Irma Goodwin blijft staan en keert vlug terug naar de kamer waar de patiënt met onbekende identiteit ligt. De verzorgende met rode wangen helpt een verpleegkundige om een bloedende wond in zijn lies te wassen. Het lijkt erop dat de jonge man in een scherpe tak is gerend.
Irma Goodwin gaat in de deuropening staan.
‘Jullie moeten antibiotica met macroliden geven,’ zegt ze beslist. ‘Eén gram erytromicine intraveneus.’
De verpleegkundige kijkt op.
‘Je denkt dat hij de veteranenziekte heeft?’ vraagt ze verbaasd.
‘We moeten maar zien wat de kweek...’
Irma Goodwin zwijgt als het lichaam van de patiënt schokt. Ze richt haar blik op zijn witte gezicht en ziet hem langzaam zijn ogen opendoen.

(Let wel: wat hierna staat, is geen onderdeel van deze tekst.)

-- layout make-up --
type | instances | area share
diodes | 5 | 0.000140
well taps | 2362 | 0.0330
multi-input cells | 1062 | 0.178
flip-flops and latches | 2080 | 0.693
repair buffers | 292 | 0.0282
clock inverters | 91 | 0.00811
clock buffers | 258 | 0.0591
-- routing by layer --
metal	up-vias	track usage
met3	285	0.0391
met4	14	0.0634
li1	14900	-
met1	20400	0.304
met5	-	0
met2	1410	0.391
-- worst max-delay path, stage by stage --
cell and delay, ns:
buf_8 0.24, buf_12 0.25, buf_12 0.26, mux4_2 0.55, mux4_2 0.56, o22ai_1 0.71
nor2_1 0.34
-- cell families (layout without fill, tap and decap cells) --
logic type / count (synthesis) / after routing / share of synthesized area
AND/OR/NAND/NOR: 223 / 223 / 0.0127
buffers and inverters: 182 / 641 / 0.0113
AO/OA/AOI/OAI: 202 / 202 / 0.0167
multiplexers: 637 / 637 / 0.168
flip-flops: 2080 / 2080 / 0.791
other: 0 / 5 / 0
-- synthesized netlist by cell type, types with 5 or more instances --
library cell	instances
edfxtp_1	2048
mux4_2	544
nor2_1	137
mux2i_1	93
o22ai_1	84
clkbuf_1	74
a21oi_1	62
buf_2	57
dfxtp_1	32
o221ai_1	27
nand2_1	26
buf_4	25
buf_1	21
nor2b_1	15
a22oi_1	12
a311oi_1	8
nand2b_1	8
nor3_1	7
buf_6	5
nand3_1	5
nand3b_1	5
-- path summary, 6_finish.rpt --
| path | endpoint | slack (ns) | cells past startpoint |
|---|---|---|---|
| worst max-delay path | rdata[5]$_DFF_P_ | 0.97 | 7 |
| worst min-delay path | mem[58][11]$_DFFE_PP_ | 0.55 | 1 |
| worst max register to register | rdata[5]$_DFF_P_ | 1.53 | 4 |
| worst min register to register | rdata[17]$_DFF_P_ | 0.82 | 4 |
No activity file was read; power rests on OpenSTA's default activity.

‘Ik moet naar huis,’ zegt hij. ‘Ik heet Mikael Kohler-Frost en ik moet naar huis...’
‘Mikael Kohler-Frost,’ zegt Irma. ‘Je bevindt je in het Söder-ziekenhuis en...’
‘Ze schreeuwt de hele tijd!’
Irma verlaat de behandelkamer en gaat op een holletje naar haar eenvoudige kantoor. Ze doet de deur achter zich dicht, zet haar bril op, gaat achter de computer zitten en logt in. Ze vindt hem niet in het patiëntenregister en gaat verder naar het archief van het bevolkingsregister.
Daar vindt ze hem.
Irma Goodwin friemelt onbewust aan de lege plek aan haar ringvinger en leest nogmaals de informatie over de patiënt in de behandelkamer.
Mikael Kohler-Frost is al zeven jaar dood en ligt begraven op het Malsta-kerkhof in de gemeente Norrtälje.